Same approach as with any switcher: get one camera working before you try anything fancy.
- Plug power in last. Connect everything else first — one camera into HDMI IN 1, one microphone into XLR/TRS 1, headphones, an HDMI cable from HDMI OUT to a TV, and an external SSD into USB Storage. Then plug power in.
- Wait for the touchscreen. The RØDE logo appears, then the home screen. If the screen stays black, double-check the power adapter is the supplied one (it has a real DC barrel jack, not USB-C).
- Tap the camera tile on the touchscreen. You should see your camera's picture. Black screen? The camera probably isn't outputting clean HDMI — check the camera's HDMI Info Display setting.
- Pull the first fader up slightly. Talk into the mic. The level meter beside the fader should move. If not, the channel is muted, the gain is at zero, or the mic needs phantom power (toggle the +48V from the touchscreen).
- Plug HDMI OUT into a TV. You should now see your camera and hear your mic on the TV. Congratulations, you have a one-camera studio.
- Stop here for the day. Don't try to learn ISO recording, scenes, transitions, chroma key, EDL export, and streaming all at once. Build muscle memory on the basics, come back tomorrow.
Why the original is a different kind of useful.
The original RCV's big trick is ISO recording: every video source gets recorded as its own separate file in addition to the mixed program. So a one-hour podcast with three cameras gives you four files — the finished mix plus three "isolated" camera angles — all in sync, all on the same SSD.
That alone makes it worth the upgrade if you ever re-edit anything. But there's a second trick: the RCV exports an EDL (Edit Decision List) that DaVinci Resolve understands natively. You drop the EDL plus the ISO files into DaVinci, and it rebuilds your timeline with every camera cut already in place — you can then change your mind on which angle was used at any moment, without re-editing from scratch.

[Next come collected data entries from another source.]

File: config.mk
export PLATFORM = sky130hd
export DESIGN_NAME = sdram_rd_burst_seq
export DESIGN_NICKNAME = d
export VERILOG_FILES = /design/src/rtl/sdram_rd_pkg.sv /design/src/rtl/sdram_col_gen.sv /design/src/rtl/sdram_lat_pipe.sv /design/src/rtl/sdram_rd_burst_seq.sv
export SDC_FILE = /design/constraint.sdc
export NUM_CORES = 1
export LEC_CHECK = 0
export BUFFER_PORTS_ARGS = -buffer_cell sky130_fd_sc_hd__buf_2
export CAP_MARGIN = 20
export CORE_ASPECT_RATIO = 0.8
export CORE_MARGIN = 2
export CORE_UTILIZATION = 30
export DETAILED_ROUTE_END_ITERATION = 12
export GPL_TIMING_DRIVEN = 0
export RECOVER_POWER = 25
export SYNTH_ARGS = -nofsm -noshare
export SYNTH_HDL_FRONTEND = slang
export SYNTH_SLANG_ARGS = --single-unit
File: constraint.sdc
create_clock -name clk -period 3.38 [get_ports clk]
set_input_delay 0.507 -clock clk [delete_from_list [all_inputs] [get_ports clk]]
set_output_delay 0.507 -clock clk [all_outputs]
set_load 0.03 [all_outputs]
File: src/rtl/sdram_rd_pkg.sv
package sdram_rd_pkg;
  localparam int COL_W  = 8;
  localparam int BANK_W = 2;
  localparam int CODE_W = 3;
  localparam int MIN_CL = 2;
  localparam int MAX_CL = 3;

  localparam logic [CODE_W-1:0] CODE_PAGE = 3'd7;

  // Window mask for a burst code; for fixed lengths it also equals length-1.
  function automatic logic [COL_W-1:0] win_mask(input logic [CODE_W-1:0] code);
    logic [COL_W-1:0] m;
    case (code)
      3'd1:    m = COL_W'(1);
      3'd2:    m = COL_W'(3);
      3'd3:    m = COL_W'(7);
      3'd7:    m = '1;
      default: m = '0;
    endcase
    return m;
  endfunction

  // Next column: the bits above the window are held, the bits inside it count up.
  function automatic logic [COL_W-1:0] next_col(input logic [COL_W-1:0] col,
                                                 input logic [COL_W-1:0] mask);
    logic [COL_W-1:0] inc;
    inc = col + COL_W'(1);
    return (col & ~mask) | (inc & mask);
  endfunction
endpackage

This is the feature that makes the regret undoable. Record everything as ISO, hate your live cut, open DaVinci, change your mind, finish the edit. The Video S can't do this; the original can.
Things that look broken but aren't.
- Black screen on a camera input. Almost always the camera's HDMI overlay, not the RCV. Find "Clean HDMI" or "Info Display: Off" in the camera menu.

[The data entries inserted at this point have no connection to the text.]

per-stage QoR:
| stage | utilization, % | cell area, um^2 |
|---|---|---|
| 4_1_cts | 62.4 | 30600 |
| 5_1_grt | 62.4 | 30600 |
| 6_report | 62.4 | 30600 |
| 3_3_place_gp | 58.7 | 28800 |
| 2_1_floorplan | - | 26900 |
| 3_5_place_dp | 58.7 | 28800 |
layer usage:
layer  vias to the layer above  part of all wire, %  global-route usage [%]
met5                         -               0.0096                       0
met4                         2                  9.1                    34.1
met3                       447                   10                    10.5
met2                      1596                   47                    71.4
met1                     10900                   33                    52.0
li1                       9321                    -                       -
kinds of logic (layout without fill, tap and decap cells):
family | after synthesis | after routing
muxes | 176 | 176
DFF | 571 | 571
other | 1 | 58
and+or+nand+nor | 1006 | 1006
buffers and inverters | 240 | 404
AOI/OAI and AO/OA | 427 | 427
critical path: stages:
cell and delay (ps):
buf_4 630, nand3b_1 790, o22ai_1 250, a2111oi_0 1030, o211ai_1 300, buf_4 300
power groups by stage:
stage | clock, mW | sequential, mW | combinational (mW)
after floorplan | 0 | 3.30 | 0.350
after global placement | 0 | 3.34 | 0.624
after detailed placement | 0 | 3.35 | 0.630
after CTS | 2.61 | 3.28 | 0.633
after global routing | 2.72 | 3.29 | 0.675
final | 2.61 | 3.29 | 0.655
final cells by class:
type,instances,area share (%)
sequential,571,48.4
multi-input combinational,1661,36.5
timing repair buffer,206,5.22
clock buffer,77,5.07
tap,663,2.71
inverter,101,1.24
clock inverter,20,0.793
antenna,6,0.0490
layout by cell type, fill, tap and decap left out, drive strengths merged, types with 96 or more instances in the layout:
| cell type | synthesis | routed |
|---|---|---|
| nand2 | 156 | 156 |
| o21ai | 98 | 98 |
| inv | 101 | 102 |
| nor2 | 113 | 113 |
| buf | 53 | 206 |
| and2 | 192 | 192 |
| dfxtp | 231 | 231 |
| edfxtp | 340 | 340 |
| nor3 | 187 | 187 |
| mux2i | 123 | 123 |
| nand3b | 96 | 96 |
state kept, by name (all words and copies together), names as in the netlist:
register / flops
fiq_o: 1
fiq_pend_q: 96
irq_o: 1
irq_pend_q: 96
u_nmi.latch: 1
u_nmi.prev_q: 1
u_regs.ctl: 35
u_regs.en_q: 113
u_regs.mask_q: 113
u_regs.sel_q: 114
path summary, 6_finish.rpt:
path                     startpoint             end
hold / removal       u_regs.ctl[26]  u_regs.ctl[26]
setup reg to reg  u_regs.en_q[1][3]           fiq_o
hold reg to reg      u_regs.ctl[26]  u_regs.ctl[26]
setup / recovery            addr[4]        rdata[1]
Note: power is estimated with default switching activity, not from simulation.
### config.mk
export PLATFORM = sky130hd
export DESIGN_NAME = rst_seq_top
export DESIGN_NICKNAME = d
export VERILOG_FILES = /design/src/rtl/rst_seq_pkg.sv /design/src/rtl/rst_seq_req.sv /design/src/rtl/rst_seq_timer.sv /design/src/rtl/rst_seq_vec.sv /design/src/rtl/rst_seq_top.sv
export SDC_FILE = /design/constraint.sdc
export NUM_CORES = 1
export LEC_CHECK = 0
export ABC_AREA = 1
export BUFFER_PORTS_ARGS = -buffer_cell sky130_fd_sc_hd__buf_2
export CORE_MARGIN = 10
export CORE_UTILIZATION = 51
export CTS_BUF_LIST = sky130_fd_sc_hd__clkbuf_8
export DETAILED_ROUTE_END_ITERATION = 8
export PLACE_DENSITY = 0.73
export SYNTH_ARGS = -nofsm -noshare
export SYNTH_HDL_FRONTEND = slang
export SYNTH_SLANG_ARGS = --single-unit
### constraint.sdc
create_clock -name clk -period 2.2 [get_ports clk]
set_clock_uncertainty 0.2 [all_clocks]
set_input_delay 0.33 -clock clk [delete_from_list [all_inputs] [get_ports clk]]
set_output_delay 0.33 -clock clk [all_outputs]
set_load 0.05 [all_outputs]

- The fader feels disconnected from the audio. The faders work in banks. Check the touchscreen for which bank is currently active — you might be moving fader 1 in the wrong bank.
- Webcam shows up but the picture is choppy or wrong color. The webcam is sending compressed video. Check its driver settings for an uncompressed (YUV/MJPEG) output mode. More on this →
- ISO recording stops after a few minutes. Almost always SSD throughput. Use a fast (1000 MB/s+) USB SSD — cheap thumb drives can't keep up.
- "Why is everything 1080p, where's 4K?" The internal switching is 1080p. If you have 4K cameras, they downconvert to 1080p out. 1080p is still excellent for streaming and most online video.
- EDL files don't open in Premiere or Final Cut. The EDL is tuned for DaVinci Resolve. DaVinci Free is enough — you don't need DaVinci Studio.
Once the one-camera setup is comfortable.
- A second camera and the cut transition. Two cameras, tap to switch. This alone makes a podcast look 10× more professional.
- The four function buttons. Media, Graphics, Layouts, Keying — one-tap access to lower thirds, picture-in-picture, chroma key, and pre-built layouts.
- ISO recording and DaVinci EDL. Set up SSD recording, do a test session, then practice opening the EDL in DaVinci. This is the single biggest upgrade in workflow over editing live.
- The RØDECaster app. Wireless control from a tablet or phone. Useful when the unit isn't sitting in front of you.
- Pairing it with an ATEM Mini Pro. If you want even more video switching power, you can run them together — that's covered in the tandem guide.